Resistance to Knowledge Sharing

  • Employees can be reluctant to exhibit their ignorance.
    • Fear of appearing incompetent, employees may not submit entries to blogs or discussion groups. 
      • Strategy: Provide a private media that can be acessed only by a smaller group of people who have an interest in a specific problem.
  • Employee competition
    • A hyper-social KM application may be ill-suited to a competitive group. 
    • The company may be able to restructure rewards and incentives to foster sharing of ideas among employees.
      • Example: Giving a bonus to the group that develops the best idea.
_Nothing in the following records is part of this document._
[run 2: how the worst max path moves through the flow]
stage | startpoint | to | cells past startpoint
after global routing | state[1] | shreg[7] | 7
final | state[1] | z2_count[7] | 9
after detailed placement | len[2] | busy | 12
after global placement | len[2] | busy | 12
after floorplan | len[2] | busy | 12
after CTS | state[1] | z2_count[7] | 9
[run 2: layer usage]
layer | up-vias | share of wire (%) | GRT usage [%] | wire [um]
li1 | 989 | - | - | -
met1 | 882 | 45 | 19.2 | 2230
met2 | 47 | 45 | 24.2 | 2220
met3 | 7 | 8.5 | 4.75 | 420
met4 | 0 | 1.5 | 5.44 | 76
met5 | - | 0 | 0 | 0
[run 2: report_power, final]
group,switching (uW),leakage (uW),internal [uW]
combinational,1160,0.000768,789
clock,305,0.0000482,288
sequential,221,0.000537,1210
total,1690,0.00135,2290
### src/rtl/apb_arb_pkg.sv
// apb_arb_pkg: shared state encoding and bus geometry for the APB arbitrating master
package apb_arb_pkg;
  localparam int ADDR_W = 8;
  localparam int DATA_W = 8;
  localparam int NUM_REQ = 2;
  typedef enum logic [1:0] {IDLE, SETUP, ACCESS} state_t;
endpackage

### src/rtl/rr_arbiter2.sv
// rr_arbiter2: two-way round-robin grant; pointer moves only when a grant is taken
module rr_arbiter2 (
  input  logic       cpu_pclk,
  input  logic       cpu_presetn,
  input  logic [1:0] valid,
  input  logic       take,
  output logic [1:0] gnt
);
  logic last;
  always_comb gnt = (valid == 2'b11) ? (last ? 2'b01 : 2'b10) : valid;
  // last resets to 1 so requester 0 wins the first contested arbitration
  always_ff @(posedge cpu_pclk or negedge cpu_presetn)
    if (!cpu_presetn) last <= 1'b1;
    else if (take && |valid) last <= gnt[1];
endmodule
What Are the Alternatives for Publishing BI?
  • Static reports- are BI documents that are fixed at the time of creation and do not change.
    • Example: Printed sales analysis
      • Most static reports are published as PDF documents.
  • Dynamic reports- are BI documents that are updated at the time they are requested.
    • Example: Sales report that is current at the time the user accessed it on a Web server.
  • Subscriptions- are user requests for particular BI results on a particular schedule or in response to particular events.
    • Example: User subscribes to a daily sales report, requesting that it be delivered each morning.
  • BI server- is a Web sever application that is purpose-built for the publishing of  business intelligence.
    • Most popular one: Microsoft SQL Server Report Manager (part of Microsoft SQL Server Reporting Services).
    • Two major functions: management and delivery
  • Today, the expectation is that BI results can be delivered to "any" device. 
    • In practice, "any" is interpreted to  mean computers, smartphones, tablets, applications such as Microsoft Office, and SOA Web services. 


Future in 2026?

   Image result for Data mining in the future        
Some companies will know more about  your purchasing psyche than you, your mother, or your analyst.
  • The Singularity- is the point at which computer systems become sophisticated enough that they can adapt and create their own software and hence adapt their behavior without human assistance.